Output exactly the first line of the listing and each line after it, through the line that contains "create_clock -name core_clock"; add nothing else.

▸ **Entries shown**:
========================
This is an optimization exercise on Yosys and OpenROAD, whose aim is small area, not a production implementation. The RTL was checked by simulation tests, not by an equivalence proof against the original design. Power figures rest on the tool's default switching activity, not on a simulated workload.

===== design/flow/constraint.sdc =====
create_clock -name core_clock -period 5.0 [get_ports {clk}]
set_input_delay 1.0000 -clock core_clock [delete_from_list [all_inputs] [get_ports {clk}]]
set_output_delay 1.0000 -clock core_clock [all_outputs]
set_load 0.01 [all_outputs]

===== design/flow/design.v =====
module alu_issue_stage #(
    parameter int XLEN  = 32,
    parameter int NREGS = 32
) (
    input  logic            clk,
    input  logic            rst,
    input  logic            instr_valid,
    input  logic [31:0]     instr,
    output logic            instr_ready,
    input  logic            flush,
    output logic            ex_valid,
    input  logic            ex_ready,
    output logic [XLEN-1:0] op1,
    output logic [XLEN-1:0] op2,
    output logic [XLEN-1:0] imm,
    output logic [6:0]      opcode,
    output logic [2:0]      func3,
    output logic [6:0]      func7,
    output logic [4:0]      rd,
    output logic            rd_we,
    output logic            illegal_instr,
    input  logic            wb_en,
    input  logic [4:0]      wb_rd,
    input  logic [XLEN-1:0] wb_data
);
    localparam logic [6:0] OPC_OP    = 7'b0110011;
    localparam logic [6:0] OPC_OPIMM = 7'b0010011;
    logic [XLEN-1:0] rf_q [1:NREGS-1];
    logic            valid_q, illegal_q;
    logic            nz_q;       
    logic            isOp_q;     
    logic [XLEN-1:0] op1_q, op2_q;
    logic [2:0]      func3_q;
    logic [6:0]      func7_q;
    logic [4:0]      rd_q;
    logic [4:0]      rs1Addr, rs2Addr, rdAddr;
    logic [2:0]      f3;
    logic            isOp, isOpImm, accept, take, hold;
    logic            wbAny, byp1, byp2;
    logic [XLEN-1:0] immExt, wz;
    logic            phase_q, phase_d;
    logic [6:0]      f7;
    assign instr_ready = !valid_q || ex_ready;
    assign accept      = instr_valid && instr_ready;
    assign rdAddr  = instr[11:7];
    assign f3      = instr[14:12];
    assign rs1Addr = instr[19:15];
    assign rs2Addr = instr[24:20];
    assign isOp    = (instr[6:0] == OPC_OP);
    assign isOpImm = (instr[6:0] == OPC_OPIMM);
    assign take = !rst && !flush && accept && (isOp || isOpImm);
    assign hold = !rst && !take;
    assign immExt = {{(XLEN-12){instr[31]}}, instr[31:20]};
    assign f7     = (isOp || (f3[1:0] == 2'b01)) ? instr[31:25] : 7'd0;
    assign wbAny = wb_en && (wb_rd != 5'd0);
    assign phase_d = !rst && !phase_q;
    assign wz      = wb_data ^ {XLEN{phase_q}};    
    always_ff @(posedge clk) phase_q <= phase_d;
    logic [NREGS-1:1] wsel, wholdN, rsel1, rsel2;
    issue_dec #(.N(NREGS)) u_wdec (.force_on(rst), .en(wb_en), .a(wb_rd), .y(wsel), .yn(wholdN));
    for (genvar i = 1; i < NREGS; i++) begin : g_rf
        logic [XLEN-1:0] d;
        issue_rf_wsel #(.W(XLEN)) u_wsel (.we(wsel[i]), .hold(wholdN[i]), .wz(wz), .q(rf_q[i]), .d(d));
        always_ff @(posedge clk) rf_q[i] <= d;
    end
    assign byp1 = wbAny && (wb_rd == rs1Addr);
    assign byp2 = wbAny && (wb_rd == rs2Addr);
    logic [XLEN-1:0]   op1_d, op2_d;
    logic [NREGS:0]    sel1;
    logic [NREGS+1:0]  sel2;
    logic [(NREGS+1)*XLEN-1:0] din1;
    logic [(NREGS+2)*XLEN-1:0] din2;
    issue_rdec #(.N(NREGS)) u_rdec1 (.en(take), .m(wholdN), .a(rs1Addr), .y(rsel1));
    issue_rdec #(.N(NREGS)) u_rdec2 (.en(take && isOp), .m(wholdN), .a(rs2Addr), .y(rsel2));
    always_comb begin
        for (int i = 1; i < NREGS; i++) begin
            sel1[i-1] = rsel1[i];
            sel2[i-1] = rsel2[i];
            din1[(i-1)*XLEN +: XLEN] = rf_q[i];
            din2[(i-1)*XLEN +: XLEN] = rf_q[i];
        end
        sel1[NREGS-1] = take && byp1;
        sel1[NREGS]   = hold;
        din1[(NREGS-1)*XLEN +: XLEN] = wb_data;
        din1[NREGS*XLEN +: XLEN]     = op1_q;
        sel2[NREGS-1] = take && isOp && byp2;
        sel2[NREGS]   = hold;
        sel2[NREGS+1] = take && isOpImm;
        din2[(NREGS-1)*XLEN +: XLEN] = wb_data;
        din2[NREGS*XLEN +: XLEN]     = op2_q;
        din2[(NREGS+1)*XLEN +: XLEN] = immExt;
    end
    logic flip1, flip2, flip1_q, flip2_q;
    assign flip1 = phase_q && take && !byp1 && (rs1Addr != 5'd0);
    assign flip2 = phase_q && take && isOp && !byp2 && (rs2Addr != 5'd0);
    issue_sel_or #(.N(NREGS+1), .W(XLEN)) u_rd1 (.sel(sel1), .din(din1), .dout(op1_d));
    issue_sel_or #(.N(NREGS+2), .W(XLEN)) u_rd2 (.sel(sel2), .din(din2), .dout(op2_d));
    always_ff @(posedge clk) begin
        op1_q     <= op1_d;
        op2_q     <= op2_d;
        flip1_q   <= (hold && flip1_q) || flip1;
        flip2_q   <= (hold && flip2_q) || flip2;
        func3_q   <= ({3{hold}} & func3_q) | ({3{take}} & f3);
        func7_q   <= ({7{hold}} & func7_q) | ({7{take}} & f7);
        rd_q      <= ({5{hold}} & rd_q)    | ({5{take}} & rdAddr);
        nz_q      <= (hold && nz_q)   || take;
        isOp_q    <= (hold && isOp_q) || (take && isOp);
        valid_q   <= take || (!rst && !flush && valid_q && !ex_ready);
        illegal_q <= !rst && !flush && accept && !(isOp || isOpImm);
    end
    logic isOpImm_q;
    assign isOpImm_q = nz_q && !isOp_q;
    assign ex_valid      = valid_q;
    assign rd_we         = valid_q && (rd_q != 5'd0);
    assign illegal_instr = illegal_q;
    for (genvar b = 0; b < XLEN; b++) begin : g_out
        issue_xor2 u_x1 (.a(op1_q[b]), .b(flip1_q), .y(op1[b]));
        issue_xor2 u_x2 (.a(op2_q[b]), .b(flip2_q), .y(op2[b]));
    end
    assign imm           = {{(XLEN-12){op2_q[11] && isOpImm_q}}, op2_q[11:0] & {12{isOpImm_q}}};
    assign opcode        = {1'b0, isOp_q, nz_q, 2'b00, nz_q, nz_q};
    assign func3         = func3_q;
    assign func7         = func7_q;
    assign rd            = rd_q;
endmodule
========================
▸ **Task output**:
This is an optimization exercise on Yosys and OpenROAD, whose aim is small area, not a production implementation. The RTL was checked by simulation tests, not by an equivalence proof against the original design. Power figures rest on the tool's default switching activity, not on a simulated workload.

===== design/flow/constraint.sdc =====
create_clock -name core_clock -period 5.0 [get_ports {clk}]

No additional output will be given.